Rue du Cardinal Lemoine – plan de Paris Hachette 1894. Public domain
The street bears the name of Jean Lemoine, a cardinal to the 13th-century Pope Boniface VIII. Lemoine was the first to formulate the legal principle of the presumption of innocence. A college bearing his name was founded in 1302 and the street was opened on what was once the college grounds.

Near Blaise Pascal’s address on the rue du Cardinal-Lemoine. Photo credit: Hazel Smith
Largely hidden from site are the vestiges of the wall of Philippe II Augustus, a fortification dating from the end of the 1100s, which define the street’s shape. Remnants of this stony wall are found in basements and back alleys. The street also hides villas and gardens behind heavy carriage doors that the casual flâneur can’t see.

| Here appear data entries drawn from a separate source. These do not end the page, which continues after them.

## src/sv/bicubic_sample_four_channel_top_macros.svh

```systemverilog
// assertion helpers shared by the sampler modules
// every macro expects clk and arst_n in scope
`ifndef BICUBIC_SAMPLE_FOUR_CHANNEL_TOP_MACROS_SVH
`define BICUBIC_SAMPLE_FOUR_CHANNEL_TOP_MACROS_SVH

// property must hold at every edge out of reset
`define BICUB4_ASSERT(lbl, prop, msg) \
	lbl: assert property (@(posedge clk) disable iff (!arst_n) prop) else $error(msg);

// expression must never be true out of reset
`define BICUB4_NEVER(lbl, expr, msg) \
	lbl: assert property (@(posedge clk) disable iff (!arst_n) !(expr)) else $error(msg);

// a rise of sig must be caused by cause at the earlier edge that the depth n selects
`define BICUB4_ROSE_AFTER(lbl, sig, cause, n, msg) \
	lbl: assert property (@(posedge clk) disable iff (!arst_n) \
		$rose(sig) |-> $past(cause, n)) else $error(msg);

`endif

```

## src/sv/bicub4_pkg.sv

```systemverilog
`timescale 1ns / 1ps

package bicub4_pkg;

	localparam int SRC_DEPTH = 1024;
	localparam int ADDR_W    = $clog2(SRC_DEPTH);
	localparam int IDX_W     = 10;
	localparam int NUM_CH    = 4;
	localparam int CH_W      = 16;
	localparam int PIX_W     = NUM_CH * CH_W;
	localparam int FRAC_W    = 16;
	localparam int TS_W      = FRAC_W + 1;
	localparam int COEF_W    = 21;
	localparam int H1_W      = COEF_W + TS_W;
	localparam int H2_W      = H1_W + TS_W;
	localparam int P_W       = H2_W + TS_W;
	localparam int FRAC_SH   = 3 * FRAC_W + 2;
	localparam int Q_W       = P_W - FRAC_SH;
	localparam int R_W       = Q_W + 1;

	// cycles from sample accept edge to the edge at which out_valid first reads high
	localparam int RESULT_LAT = 9;

	localparam logic OP_LOAD   = 1'b0;
	localparam logic OP_SAMPLE = 1'b1;

	localparam logic signed [CH_W-1:0] SAT_MAX = 16'sh7fff;
	localparam logic signed [CH_W-1:0] SAT_MIN = 16'sh8000;

	typedef enum logic [3:0] {
		ST_IDLE,
		ST_RD_B,
		ST_RD_C,
		ST_RD_D,
		ST_COEF,
		ST_HORN1,
		ST_HORN2,
		ST_HORN3,
		ST_FIN
	} state_t;

	typedef enum logic [1:0] {
		SEL_A,
		SEL_B,
		SEL_C,
		SEL_D
	} sel_t;

	typedef struct packed {
		logic mem_we;
		logic mem_re;
		sel_t rd_sel;
		logic cap_sample;
		logic lat_a;
		logic lat_b;
		logic lat_c;
		logic coef_en;
		logic h1_en;
		logic h2_en;
		logic h3_en;
		logic out_load;
	} cmd_t;

	typedef struct packed {
		logic out_free;
	} sts_t;

endpackage

```

## src/sv/bicub4_ctrl.sv

```systemverilog
`timescale 1ns / 1ps

`include "bicubic_sample_four_channel_top_macros.svh"

module bicub4_ctrl (
	input  logic              clk,
	input  logic              arst_n,
	input  logic              in_valid,
	input  logic              op,
	output logic              in_stall,
	output bicub4_pkg::cmd_t  cmd,
	input  bicub4_pkg::sts_t  sts
);

	bicub4_pkg::state_t state_q;
	bicub4_pkg::state_t state_d;

	always_ff @(posedge clk or negedge arst_n) begin
		if (!arst_n) begin
			state_q <= bicub4_pkg::ST_IDLE;
		end else begin
			state_q <= state_d;
		end
	end

	always_comb begin
		state_d = state_q;
		unique case (state_q)
			bicub4_pkg::ST_IDLE: begin
				if (in_valid && (op == bicub4_pkg::OP_SAMPLE)) begin
					state_d = bicub4_pkg::ST_RD_B;
				end
			end
			bicub4_pkg::ST_RD_B:  state_d = bicub4_pkg::ST_RD_C;
			bicub4_pkg::ST_RD_C:  state_d = bicub4_pkg::ST_RD_D;
			bicub4_pkg::ST_RD_D:  state_d = bicub4_pkg::ST_COEF;
			bicub4_pkg::ST_COEF:  state_d = bicub4_pkg::ST_HORN1;
			bicub4_pkg::ST_HORN1: state_d = bicub4_pkg::ST_HORN2;
			bicub4_pkg::ST_HORN2: state_d = bicub4_pkg::ST_HORN3;
			bicub4_pkg::ST_HORN3: state_d = bicub4_pkg::ST_FIN;
			bicub4_pkg::ST_FIN: begin
				if (sts.out_free) begin
					state_d = bicub4_pkg::ST_IDLE;
				end
			end
			default: state_d = bicub4_pkg::ST_IDLE;
		endcase
	end

	always_comb begin
		cmd      = '0;
		cmd.rd_sel = bicub4_pkg::SEL_A;
		in_stall = 1'b1;
		unique case (state_q)
			bicub4_pkg::ST_IDLE: begin
				in_stall       = 1'b0;
				cmd.mem_we     = in_valid && (op == bicub4_pkg::OP_LOAD);
				cmd.mem_re     = in_valid && (op == bicub4_pkg::OP_SAMPLE);
				cmd.cap_sample = in_valid && (op == bicub4_pkg::OP_SAMPLE);
			end
			bicub4_pkg::ST_RD_B: begin
				cmd.mem_re = 1'b1;
				cmd.rd_sel = bicub4_pkg::SEL_B;
				cmd.lat_a  = 1'b1;
			end
			bicub4_pkg::ST_RD_C: begin
				cmd.mem_re = 1'b1;
				cmd.rd_sel = bicub4_pkg::SEL_C;
				cmd.lat_b  = 1'b1;
			end
			bicub4_pkg::ST_RD_D: begin
				cmd.mem_re = 1'b1;
				cmd.rd_sel = bicub4_pkg::SEL_D;
				cmd.lat_c  = 1'b1;
			end
			bicub4_pkg::ST_COEF:  cmd.coef_en = 1'b1;
			bicub4_pkg::ST_HORN1: cmd.h1_en   = 1'b1;
			bicub4_pkg::ST_HORN2: cmd.h2_en   = 1'b1;
			bicub4_pkg::ST_HORN3: cmd.h3_en   = 1'b1;
			bicub4_pkg::ST_FIN:   cmd.out_load = sts.out_free;
			default: cmd = '0;
		endcase
	end

	`BICUB4_NEVER(a_port_conflict, cmd.mem_we && cmd.mem_re, "store written and read together")
	`BICUB4_ASSERT(a_sample_starts, (state_q == bicub4_pkg::ST_IDLE) && in_valid && (op == bicub4_pkg::OP_SAMPLE) |=> (state_q == bicub4_pkg::ST_RD_B), "sample accept did not start reads")
	`BICUB4_ASSERT(a_fin_waits, (state_q == bicub4_pkg::ST_FIN) && !sts.out_free |=> (state_q == bicub4_pkg::ST_FIN), "left final step with output still full")

endmodule

```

Vibrant gate on rue du Cardinal-Lemoine. Wikimedia commons
As you walk, the face of rue du Cardinal-Lemoine changes as the hill rises. The rue begins at the corner of the Quai de Tournelle where the first notable address is the Tour d’Argent. Hailed as the oldest restaurant in Paris, the legendary Tour d’Argent dates back to 1582. Sixteenth-century nobles visited the inn looking for a smart place to eat. The story goes that it was because of these dandies in their immaculate starched ruffs that the fork became commonplace in France. (This amazing, and ever-so-useful, piece of cutlery was imported from Italy to France by Catherine de Medici.) The Michelin-starred Tour d’Argent still shines brightly today and has remained an elegant place to eat. Alas, in 2022 it’s under renovation and so tightly wrapped it’s as if the late Christo has had a hand it its binding. (Read our recent interview with the restaurant’s owner here.)

la Tour dArgent. Photo credit: FLLL/ Wikimedia commons
The writer and poet Paul Verlaine lived on the fourth floor of 2 rue du Cardinal-Lemoine for a year commencing August 1870 following his marriage to Mathilde. Verlaine had rushed hurriedly to the altar to get a married-man’s deferment from the army. Nevertheless, Verlaine had to serve in the National Guard during the siege of Paris. Mathilde would never be the loving wife Paul dreamed of, and their conjugal compatibility failed. They returned to her parents’ home where they lived until Verlaine was introduced to Arthur Rimbaud.

A pretty building on rue du Cardinal-Lemoine. Photo credit: Hazel Smith
This stretch of rue du Cardinal-Lemoine remains a very quiet and personal space. At 7, rue du Cardinal-Lemoine is 5e Cru — a quintessential Left Bank experience, where the delicious food is fresh and organic and the owner has great suggestions when it comes to wine.
There are a handful of esoteric bookshops here including the Librairie L’Amour du Noir at 11 rue du Cardinal Lemoine. A workshop replicating ancient wooden details is hard at work across the street at number 14.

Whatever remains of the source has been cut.